Beyond the hardware costs, there is also the question of battery wear and tear. Lithium-ion batteries degrade over time based on how often they are charged and discharged. Many electric vehicle owners worry that using their car to power their home will wear out the expensive vehicle battery prematurely, leaving them with reduced driving range or a massive replacement bill down the road. General Motors insists that its battery management software is designed to handle these extra cycles without significant degradation, and the company covers its electric vehicle batteries with an eight-year, 100,000-mile warranty. However, the long-term, real-world impact of daily home power cycling on these massive battery packs is still something that early adopters will have to discover for themselves over the next decade.
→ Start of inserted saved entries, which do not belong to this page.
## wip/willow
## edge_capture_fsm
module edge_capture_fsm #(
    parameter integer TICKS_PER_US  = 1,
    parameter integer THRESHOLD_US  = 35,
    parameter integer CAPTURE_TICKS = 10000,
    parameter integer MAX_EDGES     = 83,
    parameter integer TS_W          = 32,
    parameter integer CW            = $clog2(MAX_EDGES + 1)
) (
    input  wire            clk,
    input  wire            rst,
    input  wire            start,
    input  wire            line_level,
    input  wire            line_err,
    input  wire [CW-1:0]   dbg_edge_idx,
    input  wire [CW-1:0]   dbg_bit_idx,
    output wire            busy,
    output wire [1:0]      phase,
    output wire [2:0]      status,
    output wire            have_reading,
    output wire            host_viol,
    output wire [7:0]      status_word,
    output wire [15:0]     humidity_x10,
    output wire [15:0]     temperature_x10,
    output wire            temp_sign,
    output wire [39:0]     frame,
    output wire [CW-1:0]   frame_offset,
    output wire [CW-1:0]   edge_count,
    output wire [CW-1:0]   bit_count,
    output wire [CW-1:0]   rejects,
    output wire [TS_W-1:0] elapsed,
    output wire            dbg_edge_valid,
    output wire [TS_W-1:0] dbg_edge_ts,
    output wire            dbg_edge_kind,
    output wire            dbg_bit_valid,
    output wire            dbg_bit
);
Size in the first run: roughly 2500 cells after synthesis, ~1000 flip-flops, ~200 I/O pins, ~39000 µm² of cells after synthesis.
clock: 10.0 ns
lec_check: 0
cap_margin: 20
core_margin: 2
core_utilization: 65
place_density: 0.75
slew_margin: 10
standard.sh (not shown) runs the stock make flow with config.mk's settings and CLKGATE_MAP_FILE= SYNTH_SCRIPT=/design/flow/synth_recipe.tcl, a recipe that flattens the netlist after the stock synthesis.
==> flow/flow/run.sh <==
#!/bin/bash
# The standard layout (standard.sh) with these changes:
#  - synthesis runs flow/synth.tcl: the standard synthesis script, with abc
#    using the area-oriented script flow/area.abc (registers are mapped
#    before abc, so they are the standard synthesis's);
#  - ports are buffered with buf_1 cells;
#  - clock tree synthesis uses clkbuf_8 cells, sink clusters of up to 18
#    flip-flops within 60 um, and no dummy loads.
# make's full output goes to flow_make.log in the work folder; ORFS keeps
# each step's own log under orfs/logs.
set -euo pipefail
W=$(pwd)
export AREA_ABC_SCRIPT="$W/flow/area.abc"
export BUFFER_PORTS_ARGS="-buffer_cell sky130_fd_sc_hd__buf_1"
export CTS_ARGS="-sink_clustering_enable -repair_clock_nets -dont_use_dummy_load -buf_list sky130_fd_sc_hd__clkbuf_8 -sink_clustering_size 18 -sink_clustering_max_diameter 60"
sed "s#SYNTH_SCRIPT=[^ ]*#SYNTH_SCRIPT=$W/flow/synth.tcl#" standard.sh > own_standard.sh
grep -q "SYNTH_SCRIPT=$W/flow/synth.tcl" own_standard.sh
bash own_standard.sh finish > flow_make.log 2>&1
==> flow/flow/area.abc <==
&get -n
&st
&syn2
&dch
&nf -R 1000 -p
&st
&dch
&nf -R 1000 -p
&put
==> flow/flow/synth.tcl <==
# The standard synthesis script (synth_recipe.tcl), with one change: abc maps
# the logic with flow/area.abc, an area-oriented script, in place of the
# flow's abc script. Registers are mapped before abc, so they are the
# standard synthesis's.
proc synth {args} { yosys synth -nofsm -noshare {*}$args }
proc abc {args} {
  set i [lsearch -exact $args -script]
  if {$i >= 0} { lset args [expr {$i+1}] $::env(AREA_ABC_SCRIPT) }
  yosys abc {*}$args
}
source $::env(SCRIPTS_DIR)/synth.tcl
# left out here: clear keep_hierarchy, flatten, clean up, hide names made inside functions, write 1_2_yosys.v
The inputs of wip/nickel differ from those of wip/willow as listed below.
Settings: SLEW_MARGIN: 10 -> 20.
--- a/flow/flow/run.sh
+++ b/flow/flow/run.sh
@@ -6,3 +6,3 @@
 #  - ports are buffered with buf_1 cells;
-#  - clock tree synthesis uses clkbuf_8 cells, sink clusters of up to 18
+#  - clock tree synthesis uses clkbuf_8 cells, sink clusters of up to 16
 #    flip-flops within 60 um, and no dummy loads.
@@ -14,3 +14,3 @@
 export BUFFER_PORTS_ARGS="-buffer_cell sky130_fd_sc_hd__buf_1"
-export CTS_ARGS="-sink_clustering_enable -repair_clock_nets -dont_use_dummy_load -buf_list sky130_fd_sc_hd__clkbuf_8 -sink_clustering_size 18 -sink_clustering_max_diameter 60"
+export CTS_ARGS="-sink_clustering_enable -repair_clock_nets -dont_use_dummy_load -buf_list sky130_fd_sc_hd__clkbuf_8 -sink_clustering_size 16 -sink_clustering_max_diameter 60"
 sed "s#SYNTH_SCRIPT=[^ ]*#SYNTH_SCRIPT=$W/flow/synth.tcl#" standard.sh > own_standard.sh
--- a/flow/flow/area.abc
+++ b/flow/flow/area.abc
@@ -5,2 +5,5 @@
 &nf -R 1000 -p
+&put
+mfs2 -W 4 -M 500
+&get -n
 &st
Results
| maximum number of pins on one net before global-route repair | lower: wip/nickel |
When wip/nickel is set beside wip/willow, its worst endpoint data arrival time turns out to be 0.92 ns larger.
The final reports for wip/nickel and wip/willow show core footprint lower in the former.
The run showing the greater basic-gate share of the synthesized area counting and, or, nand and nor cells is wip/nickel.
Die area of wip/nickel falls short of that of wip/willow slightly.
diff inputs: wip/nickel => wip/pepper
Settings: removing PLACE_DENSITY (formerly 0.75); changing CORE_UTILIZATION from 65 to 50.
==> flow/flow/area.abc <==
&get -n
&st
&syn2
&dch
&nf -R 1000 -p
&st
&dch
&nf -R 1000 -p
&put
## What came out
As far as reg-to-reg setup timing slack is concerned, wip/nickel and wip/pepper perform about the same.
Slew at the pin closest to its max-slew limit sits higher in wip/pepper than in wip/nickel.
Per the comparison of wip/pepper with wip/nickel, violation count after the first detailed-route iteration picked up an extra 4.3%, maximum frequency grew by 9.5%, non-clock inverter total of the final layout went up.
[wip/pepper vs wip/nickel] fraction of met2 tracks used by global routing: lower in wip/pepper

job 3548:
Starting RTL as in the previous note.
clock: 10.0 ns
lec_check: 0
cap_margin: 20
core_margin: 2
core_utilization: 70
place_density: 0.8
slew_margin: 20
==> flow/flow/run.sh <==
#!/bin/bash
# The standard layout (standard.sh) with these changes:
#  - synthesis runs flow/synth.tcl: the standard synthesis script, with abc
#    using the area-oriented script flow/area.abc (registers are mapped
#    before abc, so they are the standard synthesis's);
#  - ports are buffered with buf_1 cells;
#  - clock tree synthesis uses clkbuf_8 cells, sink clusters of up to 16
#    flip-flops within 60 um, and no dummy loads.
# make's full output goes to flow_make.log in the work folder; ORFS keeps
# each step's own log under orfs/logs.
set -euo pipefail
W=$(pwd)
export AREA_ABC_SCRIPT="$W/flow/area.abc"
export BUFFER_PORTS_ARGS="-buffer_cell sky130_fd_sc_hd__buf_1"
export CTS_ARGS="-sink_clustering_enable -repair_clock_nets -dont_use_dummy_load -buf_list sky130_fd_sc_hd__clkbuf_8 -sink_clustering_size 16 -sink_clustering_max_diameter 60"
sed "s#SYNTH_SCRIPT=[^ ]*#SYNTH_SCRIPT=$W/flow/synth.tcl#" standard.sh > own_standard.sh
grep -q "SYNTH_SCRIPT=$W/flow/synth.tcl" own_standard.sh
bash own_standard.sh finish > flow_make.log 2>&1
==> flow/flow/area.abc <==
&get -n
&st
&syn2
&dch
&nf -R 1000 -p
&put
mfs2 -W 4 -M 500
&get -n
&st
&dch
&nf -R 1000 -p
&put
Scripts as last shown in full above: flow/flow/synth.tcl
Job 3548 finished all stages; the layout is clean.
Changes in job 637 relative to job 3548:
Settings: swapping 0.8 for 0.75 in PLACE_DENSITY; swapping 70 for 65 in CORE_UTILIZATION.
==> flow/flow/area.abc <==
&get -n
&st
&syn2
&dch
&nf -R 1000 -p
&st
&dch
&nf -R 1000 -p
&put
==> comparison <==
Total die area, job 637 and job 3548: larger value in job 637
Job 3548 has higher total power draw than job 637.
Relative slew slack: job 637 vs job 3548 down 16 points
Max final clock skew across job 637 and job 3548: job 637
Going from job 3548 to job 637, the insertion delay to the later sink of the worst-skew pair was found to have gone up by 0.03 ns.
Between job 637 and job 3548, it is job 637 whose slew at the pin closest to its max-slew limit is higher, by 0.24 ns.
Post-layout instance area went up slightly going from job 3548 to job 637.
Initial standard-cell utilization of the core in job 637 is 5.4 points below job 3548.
Context: an optimization exercise on an open-source flow, tuned for small area, a short achievable clock period and few clock cycles per item. The choices shown serve that exercise and are no tape-out recipe.
Function was checked by simulation only, so behaviour that the tests miss may differ from the original.
Power is estimated from default activity; no workload was simulated.

==> inputs of run H <==
Design scb_bank, start of the top module:
module scb_bank (
    input  wire         clk,
    input  wire         rst,           
    input  wire         cmd_valid,
    output wire         cmd_ready,
    input  wire [2:0]   cmd_op,
    input  wire [7:0]   cmd_id,
    input  wire [15:0]  cmd_val,
    input  wire [253:0] cmd_bank,
    output reg          rsp_valid,
    output wire [7:0]   rsp_status,
    output wire [7:0]   rsp_detail,
    output reg  [14:0]  rsp_value,
    output reg  [4:0]   rsp_index,
    output wire [253:0] rsp_bank
);
export LEC_CHECK = 0
export ABC_AREA = 1
export CAP_MARGIN = 20
export CORE_MARGIN = 2
export CORE_UTILIZATION = 40
export CTS_BUF_LIST = sky130_fd_sc_hd__clkbuf_4
export SLEW_MARGIN = 20
create_clock -name core_clock -period 50.0 [get_ports {clk}]
standard.sh (not shown) runs the stock make flow with config.mk's settings and CLKGATE_MAP_FILE= SYNTH_SCRIPT=/design/flow/synth_recipe.tcl, a recipe that flattens the netlist after the stock synthesis.
==> flow/flow/run.sh <==
#!/bin/bash
# Standard ORFS layout, with two changes to how it is made:
#  - ports are buffered with sky130_fd_sc_hd__buf_1 instead of the buffer
#    buffer_ports picks by itself (clkdlybuf4s50_1);
#  - repair_timing is asked to keep a setup slack margin, so the resizer works
#    on the critical paths although the 50 ns clock is met with a wide margin.
# The design, clock period and constraints are the standard flow's, unchanged.
set -euo pipefail
export BUFFER_PORTS_ARGS="-buffer_cell sky130_fd_sc_hd__buf_1"
export SETUP_SLACK_MARGIN=38.5
bash standard.sh > standard.log 2>&1
==> run Y (differences from run H) <==
--- a/flow/flow/run.sh
+++ b/flow/flow/run.sh
@@ -9,3 +9,3 @@
 export BUFFER_PORTS_ARGS="-buffer_cell sky130_fd_sc_hd__buf_1"
-export SETUP_SLACK_MARGIN=38.5
+export SETUP_SLACK_MARGIN=38
 bash standard.sh > standard.log 2>&1
- CORE_UTILIZATION: 40 -> 75
==> run P (differences from run H) <==
- ABC_AREA: 1 -> default
- CAP_MARGIN: 20 -> 40
- SLEW_MARGIN: 20 -> 40
- TNS_END_PERCENT: default -> 10
==> qor summary <==
| metric | run P | run H | run Y |
|---|---|---|---|
| Iteration-0 DRC count of the detailed router | 7659 | 3921 | - |
| Met3 Wirelength | 42200 microns | 14900 microns | - |
| Most frequent standard cell in the layout excluding fill and tap cells | buf_1 | nand2_1 | - |
| Slew Limit Fails | 0 | 0 | - |
| Path category of the worst min-delay check | reg -> reg | reg -> reg | - |
| Seq pwr share | 0.268 | 0.187 | - |
| Clock share of power | 0.264 | 0.172 | - |
| Pre-Repair DR Iteration Count | 12 | 7 | - |
| Peak Freq | 0.0837 GHz | 0.0860 GHz | - |
| Residual DRC | 0 | 0 | - |
| Per-cell routed wire length | 43.1 microns | 27.5 microns | - |
| Final setup violation count | 0 | 0 | - |
| Cells on worst reg2reg path | 32 | 92 | - |
| Fill cell instance count of the final layout | 6697 | 6045 | - |
| Number of standard-cell rows in the floorplan | 95 | 90 | 65 |
| Run status | timing/DRC/antenna clean | timing/DRC/antenna clean | did not finish |
| Stage where the flow stopped | - | - | global routing |
| Sequential-to-total area share from yosys stat | 0.221 | 0.250 | 0.250 |
| Total negative slack | 0 ns | 0 ns | - |
| Multi-input gate share of the layout cell area | 0.530 | 0.498 | - |
| Resized Gates After CTS | 298 | 1024 | 22 |
| Post-detailed-route via-to-cell ratio | 7.52 | 5.88 | - |
| Compound-cell area share of the yosys netlist | 0.330 | 0.157 | 0.157 |
| Worst min-delay path startpoint | nbank[250] | vbad0 | - |
| Synthesized cell area | 27300 sq um | 24200 sq um | 24200 sq um |
| Switch share | 0.476 | 0.517 | - |
| Multiplexer fraction of the synthesized cell area | 0.00408 | 0 | 0 |
| Startpoint of the worst register-to-register path | nbank[139] | nbank[9] | - |
Testbench counts of run H, summed over its fixed seeds: cycles 16,527, commands 16,000.
Testbench counts of run Y, summed over its fixed seeds: cycles 16,527, commands 16,000.
Testbench counts of run P, summed over its fixed seeds: cycles 16,527, commands 16,000.


==> run G: inputs <==
Starting RTL as in the previous note.
clock: 50.0 ns
lec_check: 0
abc_area: 1
cap_margin: 20
core_margin: 2
core_utilization: 40
cts_buf_list: sky130_fd_sc_hd__clkbuf_4
slew_margin: 60
tns_end_percent: 10
==> flow/flow/run.sh <==
#!/bin/bash
# Standard ORFS layout, with two changes to how it is made:
#  - ports are buffered with sky130_fd_sc_hd__buf_1 instead of the buffer
#    buffer_ports picks by itself (clkdlybuf4s50_1);
#  - repair_timing is asked to keep a setup slack margin, so the resizer works
#    on the critical paths although the 50 ns clock is met with a wide margin.
# The design, clock period and constraints are the standard flow's, unchanged.
set -euo pipefail
export BUFFER_PORTS_ARGS="-buffer_cell sky130_fd_sc_hd__buf_1"
export SETUP_SLACK_MARGIN=38.5
bash standard.sh > standard.log 2>&1
==> inputs of run E, as changes to run G <==
--- a/flow/flow/run.sh
+++ b/flow/flow/run.sh
@@ -9,3 +9,3 @@
 export BUFFER_PORTS_ARGS="-buffer_cell sky130_fd_sc_hd__buf_1"
-export SETUP_SLACK_MARGIN=38.5
+export SETUP_SLACK_MARGIN=38
 bash standard.sh > standard.log 2>&1
--- a/flow/config.mk
+++ b/flow/config.mk
@@ -11,4 +11,2 @@
 export CORE_UTILIZATION = 40
-export CTS_BUF_LIST = sky130_fd_sc_hd__clkbuf_4
-export SLEW_MARGIN = 60
-export TNS_END_PERCENT = 10
+export SLEW_MARGIN = 20
==> inputs of run B, as changes to run G <==
--- a/flow/flow/run.sh
+++ b/flow/flow/run.sh
@@ -9,3 +9,3 @@
 export BUFFER_PORTS_ARGS="-buffer_cell sky130_fd_sc_hd__buf_1"
-export SETUP_SLACK_MARGIN=38.5
+export SETUP_SLACK_MARGIN=37
 bash standard.sh > standard.log 2>&1
--- a/flow/config.mk
+++ b/flow/config.mk
@@ -12,3 +12,2 @@
 export CTS_BUF_LIST = sky130_fd_sc_hd__clkbuf_4
-export SLEW_MARGIN = 60
-export TNS_END_PERCENT = 10
+export SLEW_MARGIN = 20
==> summary.txt <==
### Status
* **status** timing/DRC/antenna clean

### Clock tree
* **clock insertion delay at the later pin of the skew report** 0.58 ns

### Global routing
* **grt met3 use** 9.66%

### Cells and area
* **non-clock buffer area fraction after layout** 10.2%

### Detailed routing
* **DRT Wirelength** 130 mm
* **Avg Vias per Cell** 5.85

The numbers above come from run E.

==> summary.txt <==
### Global routing
* **grt met3 use** 9.88%

### Status
* **status** timing/DRC/antenna clean

### Clock tree
* **clock insertion delay at the later pin of the skew report** 0.92 ns

### Cells and area
* **non-clock buffer area fraction after layout** 9.15%

### Detailed routing
* **Avg Vias per Cell** 5.76

The numbers above come from run B.

==> summary.txt <==
### Power
* **sequential group share of total power** 20.7%

### Detailed routing
* **Avg Vias per Cell** 5.74

### Status
* **status** timing/DRC/antenna clean

### Clock tree
* **clock insertion delay at the later pin of the skew report** 0.91 ns

### Global routing
* **grt met3 use** 9.42%

### Cells and area
* **non-clock buffer area fraction after layout** 10.4%

The numbers above come from run G.

Testbench counts of run G, summed over its fixed seeds: cycles 16,527, commands 16,000.
Testbench counts of run E, summed over its fixed seeds: cycles 16,527, commands 16,000.
Testbench counts of run B, summed over its fixed seeds: cycles 16,527, commands 16,000.

[afterwards: timing with drivers on the ports]
The flow's constraints put no driver on any port. The routed layouts listed below were extracted and timed again, unchanged, in two steps. Step 1 assumes that a clkbuf_16 drives the clock port and a buf_2 every other input. Step 2 adds t to the input delays and takes it off the output delays; t is the mean of the earliest and latest rising clock arrival at the registers after step 1. Input paths then give back, and output paths get back, about the clock's delay inside the block. a / b / c = ideal / step 1 / step 2; a / b = the first two.
run	t (ns)	slack for setup (ns)	worst setup path at the end	latest minus earliest clock arrival (ns)
run H	0.962	38.374 / 38.417 / 37.455	input to register	0.106 / 0.106
run P	0.976	38.052 / 37.981 / 37.552	input to register	0.085 / 0.085
run G	0.925	38.299 / 38.236 / 37.474	input to register	0.095 / 0.095
run E	0.632	38.026 / 38.070 / 37.438	input to register	0.021 / 0.022
run B	0.951	37.398 / 37.436 / 36.486	input to register	0.065 / 0.065
After both steps setup and hold are still met in every run listed. For run H, which loses most, drivers alone change the setup slack by +0.043 ns; drivers and shift together by -0.919 ns.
There is also a massive regulatory puzzle to solve. Every local utility company in the United States operates under its own set of rules, rates, and technical standards. In some states, like California, utilities are eager to embrace electric vehicles as grid assets and are actively creating programs to pay consumers for their power. In other regions, local power companies view bidirectional charging with deep skepticism, fearing that thousands of home batteries discharging power simultaneously could destabilize local substations or create safety hazards. Before a homeowner can legally plug their car in to power their home or feed energy back to the grid, they must obtain permission from their local utility company, a process that can involve months of paperwork, safety inspections, and unexpected administrative fees.

The real significance of this technology goes far beyond helping individual families keep their lights on during a storm. If adopted on a massive scale, bidirectional electric vehicles could fundamentally change how cities manage electricity, transition to renewable energy, and prevent environmental damage.

At the heart of this transition is a concept known as a Virtual Power Plant, or VPP. During normal operation, power grids must maintain a delicate balance: the amount of electricity being produced must exactly match the amount of electricity being consumed. When demand spikes on a hot summer afternoon because millions of people turn on their air conditioners, utility companies must quickly turn on extra power stations to keep the grid from collapsing. These extra stations, known as peaker plants, are typically powered by natural gas or coal. They are incredibly expensive to run and are among the dirtiest power sources in the country.

This is where a fleet of plugged-in electric vehicles becomes incredibly valuable. If 10,000 electric vehicles are parked in garages across a city, all plugged into bidirectional chargers, they represent a massive, collective battery pack. Instead of turning on a dirty natural gas peaker plant to handle a brief spike in afternoon power demand, the utility company can send a digital signal to those 10,000 vehicles. With the owners' permission, the utility can pull a tiny fraction of power from each car battery for an hour or two. The owners are compensated for the energy they provide, the grid remains stable, and the city avoids burning fossil fuels.

This decentralized approach also solves one of the biggest problems facing renewable energy: intermittency. Solar panels generate massive amounts of electricity during the middle of the day when the sun is shining, but that power often goes to waste because people are at work and home energy demand is low. By the time people get home in the evening and turn on their appliances, the sun has set, and solar production drops to zero. By using millions of parked electric vehicles to soak up excess solar energy during the day and feed it back into homes and the grid in the evening, cities can finally break their reliance on fossil fuels and make full use of clean, renewable energy. The car in the driveway ceases to be a carbon-emitting burden on the environment; it becomes the very tool that allows the clean energy transition to succeed.